On psychosocial factors associated with high risk sexual behaviour, among females exposure to war-related sexual torture conferred a two fold increased risk of engaging in high risk sexual behaviour. Multiple studies have identified sexual abuse (both childhood abuse and rape) as a potent risk factor for HIV risk and HIV infection among females (Jewkes et al., 2006a, 2006b; Miller, 1999). Miller (1999) suggests that this relationship is mediated via the long term sequalae of sexual abuse such as: (1) initiation of and/or increasing reliance on alcohol and drug use as a method of coping with sexual abuse experiences; (2) problems with sexual adjustment (frequent sequalae include obsession with sexual activity, an inability to sustain intimate relationships, participation in destructive sexual relationships, and increased risk of divorce and separation); (3) psychopathology associated with sexual abuse (e.g., depression, PTSD, borderline personality disorder) which increase the likelihood of an individual participating in high risk behaviour and (4) social factors such as membership to deviant social networks (e.g., networks of drugs users), social isolation and lack of social support.
Other war conflict-related psychosocial factors found to be associated with high risk sexual behaviour in this study included war-related physical torture (in both gender) and exposure to intimate partner violence (physical and emotional; among males). According to UAC (2006) war leads to poverty, decay of cultural values, straining of family relationships and the emasculation of males all of which may predispose males to intimate partner violence.

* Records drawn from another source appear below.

Context: an optimization exercise on an open-source flow, tuned for small area, a short achievable clock period and few clock cycles per item. The choices shown serve that exercise and are no tape-out recipe. The RTL was checked by simulation tests, not by an equivalence proof against the original design. Power and IR drop assume default switching activity.

==> flow/design.v, too long to show whole: its modules and the start of the top module <==
// module nlc_param_bank: 117 lines
// module nlc_seq_fsm: 30 lines
// module nlc_step_counter: 19 lines
// module nlc_mac_pipe: 1644 lines
// module nlc_operand_store: 59 lines
// module nlc_top: 114 lines
module nlc_top (
	input  wire                                          clk,
	input  wire                                          reset,
	input  wire                                          wb_cyc_i,
	input  wire                                          wb_stb_i,
	input  wire                                          wb_we_i,
	input  wire [nlc_pkg::ADR_W-1:0]                     wb_adr_i,
	input  wire [nlc_pkg::WORD_W-1:0]                    wb_dat_i,
	output wire [nlc_pkg::WORD_W-1:0]                    wb_dat_o,
	output wire                                          wb_ack_o,
	input  wire                                          start_i,
	input  wire [nlc_pkg::NUM_CH*nlc_pkg::ADC_W-1:0]     x_adc_i,
	output wire                                          busy_o,
	output wire                                          done_o,
	output wire [nlc_pkg::NUM_CH*nlc_pkg::ADC_W-1:0]     x_lin_o
);
  // ...
==> flow/run.sh <==
#!/bin/bash
# synth_recipe.tcl (not shown) runs the flow's synth.tcl, then flattens the netlist and writes it again
# the make line also repeats each setting of config.mk as NAME=value (left out here)
make -C /OpenROAD-flow-scripts/flow DESIGN_CONFIG=/design/flow/config.mk WORK_HOME=/design/flow/orfs CLKGATE_MAP_FILE= SYNTH_SCRIPT=/design/flow/synth_recipe.tcl finish
==> flow/config.mk <==
export PLATFORM = sky130hd
export DESIGN_NAME = nlc_top
export DESIGN_NICKNAME = nlc_top
export VERILOG_FILES = /design/flow/design.v
export SDC_FILE = /design/flow/constraint.sdc
export NUM_CORES = 8
export LEC_CHECK = 0
export CAP_MARGIN = 20
export CORE_MARGIN = 2
export CORE_UTILIZATION = 55
export PLACE_DENSITY = 0.65
export SETUP_SLACK_MARGIN = 5
export SLEW_MARGIN = 20
==> flow/constraint.sdc <==
create_clock -name core_clock -period 10.0 [get_ports {clk}]
set_input_delay 2.0000 -clock core_clock [delete_from_list [all_inputs] [get_ports {clk}]]
set_output_delay 2.0000 -clock core_clock [all_outputs]
set_load 0.01 [all_outputs]
==> results_dict.tcl, run 1 <==
set metrics [dict create \
    drt_pass1_iterations 9 \
    numSequentialCells 6740 \
    placementRows 305 \
    comb-power_mw 37.6 \
    final.setup_skew_ns 0.0653 \
    synth_top_area_cell "edfxtp_1" \
    seqCellArea_um2 178000 \
    buffer_area_share_pct 3.16 \
    pre_cts_ws_ns 3.68 \
    syn_area_per_cell_um2 12.1 \
    rr_startpoint "g_unit[0].operand_store_i.m0_q[39]" \
    report.final.slew_viol_count 16 \
    gp_congestion 0.961 \
    cp-end-kind "flip-flop" \
    drive_above_1_share_pct 8.95 \
    grt_usage_pct 36.3 \
    finalCriticalPeriod_ns 5.08 \
    largest-register "param_bank_i.g_ring.ring_q" \
    wl_per_cell_um 31.7 \
    cap_violations 1 \
    static-leakage-power_nw 162 \
    multi_input_area_share_pct 42.6 \
    dp_hpwl_um 837000 \
    multi_input_area_um2 178000 \
    fin_tns_setup_ns 0 \
    antenna_found_initial 229 \
    seq_power_mw 50.8 \
    drc 0 \
    synthAdderAreaFrac_pct 18.8 \
    cts_setup_buffers 0 \
    drt-met1-wl_um 484000 \
    finalNonFillerCells 40900 \
    grt_util_met1_pct 49.4 \
    worst-path-buf-inv 3 \
    gr-max-usage-layer "met2" \
    so_faults "max-capacitance violations, max-slew violations" \
    mostFrequentLayoutCells "edfxtp_1 (4,264), a22oi_1 (3,521), inv_1 (3,498)" \
    outcome "failed layout checks" \
    antenna_cells 328 \
    sh_seq_area_pct 42.6 \
    layout_commonest_cell "edfxtp_1" \
    initial_core_util_pct 55.2 \
    inv_count 3518 \
]
Testbench counts, summed over its fixed seeds: cycles 2,704, conversions 192.
This design comes from an exercise in tuning for small area on the open sky130 flow, not from production work. Only simulation tests tie the RTL to the original design; equivalence was not proved.

==> design/flow/design.v <==
`timescale 1ns/1ps
package aesPkg;
	function automatic logic [7:0] sbox(input logic [7:0] din);
		logic T1, T2, T3, T4, T5, T6, T7, T8, T9, T10, T11, T12;
		logic T13, T14, T15, T16, T17, T18, T19, T20, T21, T22, T23, T24;
		logic T25, T26, T27, M1, M2, M3, M4, M5, M6, M7, M8, M9;
		logic M10, M11, M12, M13, M14, M15, M16, M17, M18, M19, M20, M21;
		logic M22, M23, M24, M25, M26, M27, M28, M29, M30, M31, M32, M33;
		logic M34, M35, M36, M37, M38, M39, M40, M41, M42, M43, M44, M45;
		logic M46, M47, M48, M49, M50, M51, M52, M53, M54, M55, M56, M57;
		logic M58, M59, M60, M61, M62, M63, L0, L1, L2, L3, L4, L5;
		logic L6, L7, L8, L9, L10, L11, L12, L13, L14, L15, L16, L17;
		logic L18, L19, L20, L21, L22, L23, L24, L25, L26, L27, L28, L29;
		logic S0, S1, S2, S3, S4, S5, S6, S7;
		logic U0, U1, U2, U3, U4, U5, U6, U7;
		{U0, U1, U2, U3, U4, U5, U6, U7} = din;
		T1 = U0 ^ U3;
		T2 = U0 ^ U5;
		T3 = U0 ^ U6;
		T4 = U3 ^ U5;
		T5 = U4 ^ U6;
		T6 = T1 ^ T5;
		T7 = U1 ^ U2;
		T8 = U7 ^ T6;
		T9 = U7 ^ T7;
		T10 = T6 ^ T7;
		T11 = U1 ^ U5;
		T12 = U2 ^ U5;
		T13 = T3 ^ T4;
		T14 = T6 ^ T11;
		T15 = T5 ^ T11;
		T16 = T5 ^ T12;
		T17 = T9 ^ T16;
		T18 = U3 ^ U7;
		T19 = T7 ^ T18;
		T20 = T1 ^ T19;
		T21 = U6 ^ U7;
		T22 = T7 ^ T21;
		T23 = T2 ^ T22;
		T24 = T2 ^ T10;
		T25 = T20 ^ T17;
		T26 = T3 ^ T16;
		T27 = T1 ^ T12;
		M1 = T13 & T6;
		M2 = T23 & T8;
		M3 = T14 ^ M1;
		M4 = T19 & U7;
		M5 = M4 ^ M1;
		M6 = T3 & T16;
		M7 = T22 & T9;
		M8 = T26 ^ M6;
		M9 = T20 & T17;
		M10 = M9 ^ M6;
		M11 = T1 & T15;
		M12 = T4 & T27;
		M13 = M12 ^ M11;
		M14 = T2 & T10;
		M15 = M14 ^ M11;
		M16 = M3 ^ M2;
		M17 = M5 ^ T24;
		M18 = M8 ^ M7;
		M19 = M10 ^ M15;
		M20 = M16 ^ M13;
		M21 = M17 ^ M15;
		M22 = M18 ^ M13;
		M23 = M19 ^ T25;
		M24 = M22 ^ M23;
		M25 = M22 & M20;
		M26 = M21 ^ M25;
		M27 = M20 ^ M21;
		M28 = M23 ^ M25;
		M29 = M28 & M27;
		M30 = M26 & M24;
		M31 = M20 & M23;
		M32 = M27 & M31;
		M33 = M27 ^ M25;
		M34 = M21 & M22;
		M35 = M24 & M34;
		M36 = M24 ^ M25;
		M37 = M21 ^ M29;
		M38 = M32 ^ M33;
		M39 = M23 ^ M30;
		M40 = M35 ^ M36;
		M41 = M38 ^ M40;
		M42 = M37 ^ M39;
		M43 = M37 ^ M38;
		M44 = M39 ^ M40;
		M45 = M42 ^ M41;
		M46 = M44 & T6;
		M47 = M40 & T8;
		M48 = M39 & U7;
		M49 = M43 & T16;
		M50 = M38 & T9;
		M51 = M37 & T17;
		M52 = M42 & T15;
		M53 = M45 & T27;
		M54 = M41 & T10;
		M55 = M44 & T13;
		M56 = M40 & T23;
		M57 = M39 & T19;
		M58 = M43 & T3;
		M59 = M38 & T22;
		M60 = M37 & T20;
		M61 = M42 & T1;
		M62 = M45 & T4;
		M63 = M41 & T2;
		L0 = M61 ^ M62;
		L1 = M50 ^ M56;
		L2 = M46 ^ M48;
		L3 = M47 ^ M55;
		L4 = M54 ^ M58;
		L5 = M49 ^ M61;
		L6 = M62 ^ L5;
		L7 = M46 ^ L3;
		L8 = M51 ^ M59;
		L9 = M52 ^ M53;
		L10 = M53 ^ L4;
		L11 = M60 ^ L2;
		L12 = M48 ^ M51;
		L13 = M50 ^ L0;
		L14 = M52 ^ M61;
		L15 = M55 ^ L1;
		L16 = M56 ^ L0;
		L17 = M57 ^ L1;
		L18 = M58 ^ L8;
		L19 = M63 ^ L4;
		L20 = L0 ^ L1;
		L21 = L1 ^ L7;
		L22 = L3 ^ L12;
		L23 = L18 ^ L2;
		L24 = L15 ^ L9;
		L25 = L6 ^ L10;
		L26 = L7 ^ L9;
		L27 = L8 ^ L10;
		L28 = L11 ^ L14;
		L29 = L11 ^ L17;
		S0 = L6 ^ L24;
		S1 = ~(L16 ^ L26);
		S2 = ~(L19 ^ L28);
		S3 = L6 ^ L21;
		S4 = L20 ^ L22;
		S5 = L25 ^ L29;
		S6 = ~(L13 ^ L27);
		S7 = ~(L6 ^ L23);
		sbox = {S0, S1, S2, S3, S4, S5, S6, S7};
	endfunction
	function automatic logic [7:0] xtime(input logic [7:0] din);
		xtime = {din[6:0], 1'b0} ^ (din[7] ? 8'h1b : 8'h00);
	endfunction
endpackage
Background: an optimization exercise with open tools, aiming at small area, a short achievable clock period and few clock cycles. Do not read the settings as production practice.
At most, simulation tests tie the RTL to the original design; equivalence was not proved.
Power and IR drop assume default switching activity.

Setup of oak:
==> module lsce_back, before the edit <==
module lsce_back (
  input  logic        clk,
  input  logic        rst_n,
  input  logic        job_done,
  input  logic [19:0] job_d,
  input  logic [19:0] job_e,
  input  logic [12:0] job_s1,
  input  logic        job_found,
  input  logic        job_last,
  output logic        take,
  output logic        out_empty,
  input  logic        out_pop,
  output logic        out_found,
  output logic [19:0] out_centre_q8,
  output logic        out_last
);
  logic        valid_r, done_r;
  logic [3:0]  cnt_r;
  logic [20:0] r_r;      
  logic [20:0] d2_r;     
  logic [8:0]  qd_r;     
  logic [12:0] s1_r;
  logic        pop;
  logic [20:0] e1;
  logic [21:0] t, diff;
  logic        qb;
  assign pop  = out_pop && done_r;
  assign take = job_done && (!valid_r || pop);
  assign out_empty = !done_r;
  assign out_centre_q8 = {s1_r, qd_r[6:0]};
  assign e1 = {1'b0, job_e} + {9'd0, job_d[19:8]};
  assign t = {r_r, qd_r[8]};
  assign diff = t - {1'b0, d2_r};
  assign qb = !diff[21];
  always_ff @(posedge clk) begin
    if (!rst_n) begin
      valid_r <= 1'b0;
      done_r <= 1'b0;
    end else if (take) begin
      valid_r <= 1'b1;
      done_r <= !job_found;
    end else if (pop) begin
      valid_r <= 1'b0;
      done_r <= 1'b0;
    end else if (valid_r && !done_r && cnt_r == 4'd8) begin
      done_r <= 1'b1;
    end
  end
  always_ff @(posedge clk) begin
    if (take) begin
      d2_r <= {job_d, 1'b0};
      s1_r <= job_found ? job_s1 : 13'd0;
      out_found <= job_found;
      out_last <= job_last;
      r_r <= {1'b0, e1[20:1]};
      qd_r <= job_found ? {e1[0], job_d[7:0]} : 9'd0;
      cnt_r <= '0;
    end else if (valid_r && !done_r) begin
      cnt_r <= cnt_r + 4'd1;
      r_r <= qb ? diff[20:0] : t[20:0];
      qd_r <= {qd_r[7:0], qb};
      if (cnt_r == 4'd2) s1_r <= s1_r + {11'd0, qd_r[1:0]};
    end
  end
endmodule
This design comes from an exercise in tuning for small area, a short achievable clock period and few clock cycles on the open sky130 flow, not from production work.
Function not checked in this run: the RTL went through the layout flow alone.
Power is estimated from default activity; no workload was simulated.

==> flow/design.v <==
package cache_geom_pkg;
    localparam int WORD_W          = 32;
    localparam int WORDS_PER_BLOCK = 4;
    localparam int OFFSET_W     = 2;
    localparam int BLOCK_ADDR_W = 28;     
    localparam int TAG_W        = BLOCK_ADDR_W;
    localparam int BLOCK_W = WORDS_PER_BLOCK * WORD_W;
endpackage
`timescale 1ns/1ps
module cache_tag_store
(
    input  logic                              clk,
    input  logic                              proc_reset,
    input  logic [cache_geom_pkg::TAG_W-1:0]  addr_tag,
    input  logic                              lookup,
    input  logic                              fill_we,
    output logic                              hit,
    output logic [cache_geom_pkg::TAG_W-1:0]  tag
);
    logic valid;
    assign hit = valid && (tag == addr_tag);
    always_ff @(posedge clk)
    begin
        if (proc_reset)
        begin
            valid <= 1'b0;
        end
        else if (lookup)
        begin
            valid <= hit;
        end
        else if (fill_we)
        begin
            valid <= 1'b1;
        end
    end
    always_ff @(posedge clk)
    begin
        if (lookup)
        begin
            tag <= addr_tag;
        end
    end
endmodule
Background: an optimization exercise with open tools, aiming at a short achievable clock period and few clock cycles. Do not read the settings as production practice. Where RTL was checked, it was by simulation tests only, not by an equivalence proof against the original. For runs 1 to 3, only the layout was checked, not whether the RTL still works. Power figures rest on the tool's default switching activity, not on a simulated workload.

`design/flow/run.sh`:
```
#!/bin/bash
# synth_recipe.tcl (not shown) runs the flow's synth.tcl, then flattens the netlist and writes it again
# the make line also repeats each setting of config.mk as NAME=value (left out here)
make -C /OpenROAD-flow-scripts/flow DESIGN_CONFIG=/design/flow/config.mk WORK_HOME=/design/flow/orfs CLKGATE_MAP_FILE= SYNTH_SCRIPT=/design/flow/synth_recipe.tcl finish
```
`design/flow/config.mk`:
```
export PLATFORM = sky130hd
export DESIGN_NAME = mips_core
export DESIGN_NICKNAME = mips_core
export VERILOG_FILES = /design/flow/design.v
export SDC_FILE = /design/flow/constraint.sdc
export NUM_CORES = 4
export LEC_CHECK = 0
export ABC_CLOCK_PERIOD_IN_PS = 2500
export CAP_MARGIN = 20
export CORE_MARGIN = 2
export CORE_UTILIZATION = 40
export SETUP_SLACK_MARGIN = 3.8
export SLEW_MARGIN = 20
export SYNTH_HIERARCHICAL = 1
export SYNTH_MINIMUM_KEEP_SIZE = 0
```
`design/flow/constraint.sdc`:
```
create_clock -name core_clock -period 6.5 [get_ports {clk}]
set_input_delay 1.3000 -clock core_clock [delete_from_list [all_inputs] [get_ports {clk}]]
set_output_delay 1.3000 -clock core_clock [all_outputs]
set_load 0.01 [all_outputs]
```
This design comes from an exercise in tuning for small area and a short achievable clock period on the open sky130 flow, not from production work.
RTL that was checked went through simulation tests only; none was proved equivalent to the original.
Power and IR drop assume default switching activity.

==> flow/design.v (excerpt) <==
module ex_stage (
	input  logic        clk,
	input  logic        arst_n_i,
	input  logic [306:0] ex_in_flat_i,  
	input  logic [31:0] mem_rdata_i,
	input  logic        irq_i,
	input  logic [31:0] irq_addr_i,
	output logic [97:0] mem_flat_o,    
	output logic [82:0] wb_flat_o,     
	output logic [32:0] jump_flat_o    
);
Settings: LEC_CHECK=0, CAP_MARGIN=20, CORE_MARGIN=2, CORE_UTILIZATION=40, SETUP_SLACK_MARGIN=1.5, SLEW_MARGIN=20; clock period 5.0 ns.
standard.sh (not shown) runs the stock make flow with config.mk's settings and CLKGATE_MAP_FILE= SYNTH_SCRIPT=/design/flow/synth_recipe.tcl, a recipe that flattens the netlist after the stock synthesis.
==> flow/flow/run.sh <==
#!/bin/bash
set -e
rm -rf scripts_mod
cp -r "$FLOW_HOME/scripts" scripts_mod
printf 'strash\ndch\namap\ntopo\nstime -c\nbuffer -c\nupsize -c\ndnsize -c\n' > scripts_mod/abc_area.script
export BUFFER_PORTS_ARGS="-buffer_cell sky130_fd_sc_hd__buf_1"
bash standard.sh SCRIPTS_DIR="$PWD/scripts_mod" ABC_AREA=1 ABC_CLOCK_PERIOD_IN_PS=3000 ADDER_MAP_FILE= finish > standard.log 2>&1
Rerun with:
==> flow/flow/run.sh (replaced) <==
#!/bin/bash
set -e
rm -rf scripts_mod
cp -r "$FLOW_HOME/scripts" scripts_mod
printf 'strash\ndch\nmap -a\ntopo\nstime -c\nbuffer -c\nupsize -c\ndnsize -c\n' > scripts_mod/abc_area.script
export BUFFER_PORTS_ARGS="-buffer_cell sky130_fd_sc_hd__buf_1"
bash standard.sh SCRIPTS_DIR="$PWD/scripts_mod" ABC_AREA=1 ABC_CLOCK_PERIOD_IN_PS=3000 ADDER_MAP_FILE= finish > standard.log 2>&1
Settings changed: CORE_UTILIZATION 40 to 55.
Effect:
- design area falls by roughly a tenth
- die area is lower by about a fifth
- clock power is higher by a few percent
- global-route usage rose by 6.4 points
Background: an optimization exercise with open tools, aiming at small area, a short achievable clock period and few clock cycles. Do not read the settings as production practice.
RTL that was checked went through simulation tests only; none was proved equivalent to the original.
No activity file was given, so power comes from the tool's default toggle rates.

== JK ==
// top_k_candidate_list_unit
module top_k_candidate_list_unit
(
    input  logic                 aclk,
    input  logic                 aresetn,
    input  logic                 s_tvalid,
    output logic                 s_tready,
    input  logic [S_TDATA_W-1:0] s_tdata,    
    input  logic [S_TUSER_W-1:0] s_tuser,    
    output logic                 m_tvalid,
    input  logic                 m_tready,
    output logic [M_TDATA_W-1:0] m_tdata,    
    output logic [M_TUSER_W-1:0] m_tuser,    
    output logic                 m_tlast
);
For scale: roughly 1,500 cells after synthesis, roughly 19,000 um^2 of cells after synthesis.
Settings: LEC_CHECK=0, CAP_MARGIN=20, CORE_MARGIN=2, CORE_UTILIZATION=40, SETUP_SLACK_MARGIN=3.7, SLEW_MARGIN=20; clock period 7.0 ns.
run.sh (not shown) runs the stock make flow with config.mk's settings and CLKGATE_MAP_FILE= SYNTH_SCRIPT=/design/flow/synth_recipe.tcl, a recipe that flattens the netlist after the stock synthesis.
Testbench counts of JK, summed over its fixed seeds: cycles 13,741.
[inputs] MS vs JK
diff --git a/flow/config.mk b/flow/config.mk
--- a/flow/config.mk
+++ b/flow/config.mk
@@ -11 +11 @@
-export SETUP_SLACK_MARGIN = 3.7
+export SETUP_SLACK_MARGIN = 3.4
## What came out
Across JK and MS, the outcome is the same: a clean finish for every run.
Summary: with JK as the reference, clock-buffer cell count in MS moved down by more than 10%.
Re antenna diode count: no difference whatsoever between JK and MS.
Per the comparison of MS with JK, maximum operating frequency fell by 0.014 GHz, filler-free cell count of the finished design fell by about 2%.
MS vs JK on share of the clock period used by the worst path after layout: MS is the higher one.
MS against JK: logic depth of the worst register-to-register path went up; clock distribution area overhead in the final layout saw an increase; wire length lost 5.4%; internal power of the cells has increased.


top_k_candidate_list_unit, a different RTL version from the one above (not shown whole).
For scale: ~1600 cells after synthesis, about 360 flip-flops, ~84 I/O pins, roughly 20000 sq um of cells after synthesis.
clock: 7.0 ns
lec_check: 0
cap_margin: 20
core_margin: 2
core_utilization: 40
cts_cluster_diameter: 100
cts_cluster_size: 18
setup_slack_margin: 3.9
slew_margin: 20
standard.sh (not shown) runs the stock make flow with config.mk's settings and CLKGATE_MAP_FILE= SYNTH_SCRIPT=/design/flow/synth_recipe.tcl, a recipe that flattens the netlist after the stock synthesis.
==> flow/flow/run.sh <==
#!/bin/bash
# The standard layout, with plain buffers (buf_1) on the ports in place of the
# delay buffers buffer_ports picks by default; timing repair resizes them where
# needed. Each tool's output goes to a log of its own under orfs/logs, and
# the make output to standard.log.
set -euo pipefail
export BUFFER_PORTS_ARGS="-buffer_cell sky130_fd_sc_hd__buf_1"
bash standard.sh > standard.log 2>&1
Testbench counts at the start, summed over its fixed seeds: cycles 13,741.
Edit:
Settings changed: CORE_UTILIZATION 40 to 55, SETUP_SLACK_MARGIN 3.9 to 3.8.
Outcome: Worst setup slack is better by 0.018 ns; design area went down by 7.4%; worst hold slack is better by 0.012 ns.
Edit:
Settings changed: CORE_UTILIZATION 55 to 40, SETUP_SLACK_MARGIN 3.8 to 3.7.
After rerunning: Count of clock-buffer cells in the layout stays the same; first-iteration DRC count climbs by a few percent; register-to-register slack gains 0.03 ns; critical path depth is higher by 3; routed wire length goes up by a few percent; final area rises slightly; via count grows slightly; flip-flop and latch count is unchanged; clock power went up by a few percent.
Edit:
==> flow/run.sh (new file) <==
#!/bin/bash
# synth_recipe.tcl (not shown) runs the flow's synth.tcl, then flattens the netlist and writes it again
# the make line also repeats each setting of config.mk as NAME=value (left out here)
make -C /OpenROAD-flow-scripts/flow DESIGN_CONFIG=/design/flow/config.mk WORK_HOME=/design/flow/orfs CLKGATE_MAP_FILE= SYNTH_SCRIPT=/design/flow/synth_recipe.tcl finish
Settings changed: CTS_CLUSTER_DIAMETER 100 to unset, CTS_CLUSTER_SIZE 18 to unset, SETUP_SLACK_MARGIN 3.7 to 3.9.
removed: flow/flow/run.sh
removed: flow/standard.sh
Maximum frequency came out higher by 2.6%.
Critical path depth came out lower by 3.
Worst hold slack gets worse by 0.050 ns.
Design area came out higher by 13%.
Worst setup slack gets better by 0.084 ns.
Edit:
Settings changed: CTS_CLUSTER_DIAMETER set to 100, CTS_CLUSTER_SIZE set to 18.
Worst hold slack gains 0.018 ns.
Synthesized area is unchanged.
Setup slack loses 0.038 ns.
Sequential share of layout area rose by 1.4 points.
Utilization fell by 1.5 points.
Fmax fell by 1.2%.
Design area fell by 3.0%.
Edit:
Settings changed: CTS_CLUSTER_DIAMETER 100 to 120, CTS_CLUSTER_SIZE 18 to 24, SETUP_SLACK_MARGIN 3.9 to 3.7.
Result:
- setup slack loses 0.11 ns
- global-route usage goes down by 0.79 points
- register-to-register slack gets worse by 0.23 ns
- cell area came out lower by 5.0%
- first-iteration DRC count goes down by 6.2%
- power came out lower by 5.0%
- critical path depth came out higher by 6
- sequential power is about the same
- worst hold slack got worse by 0.029 ns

In conclusion, both psychiatric and psychosocial risk factors were significantly associated with high risk sexual behaviour in both gender. There were, however, some differences on the specific factors associated with high risk sexual behaviour in the different gender. On psychosocial factors, it was both the direct consequences of war such as exposure to physical torture (both gender) and sexual torture (among females) and the indirect effects of war (exposure to intimate partner violence and poverty) among males that were associated with high risk sexual behaviour in this study. On psychiatric and medical problems, while alcohol use and abuse was significantly associated with high risk sexual behaviour in both gender, MDD was associated with high risk sexual behaviour only among males, while surgical health complaints were significantly associated with high risk sexual behaviour among females.
Limitations
As our study is based on a cross sectional survey design, the causal direction between the various investigated factors and high risk sexual behaviour cannot be demonstrated, it could only be inferred. Secondly, the use of the derived variable “high risk sexual behaviour” may have put together a diverse group of sexual behaviour practices which may be associated with psychiatric disorder and psychosocial factors through different mechanisms.
Recommendation
Firstly, HIV/AIDS prevention programmes in conflict and post-conflict settings should address the burden of psychiatric and psychosocial problems in these communities as they may be contributing to high risk sexual behaviour and hence the spread of HIV infection. Secondly, since to our knowledge this is the first study in the sub-Saharan African setting to investigate the associations between psychiatric and psychosocial factors in high risk sexual behaviour in a war-affected community, there is need for more studies in such settings.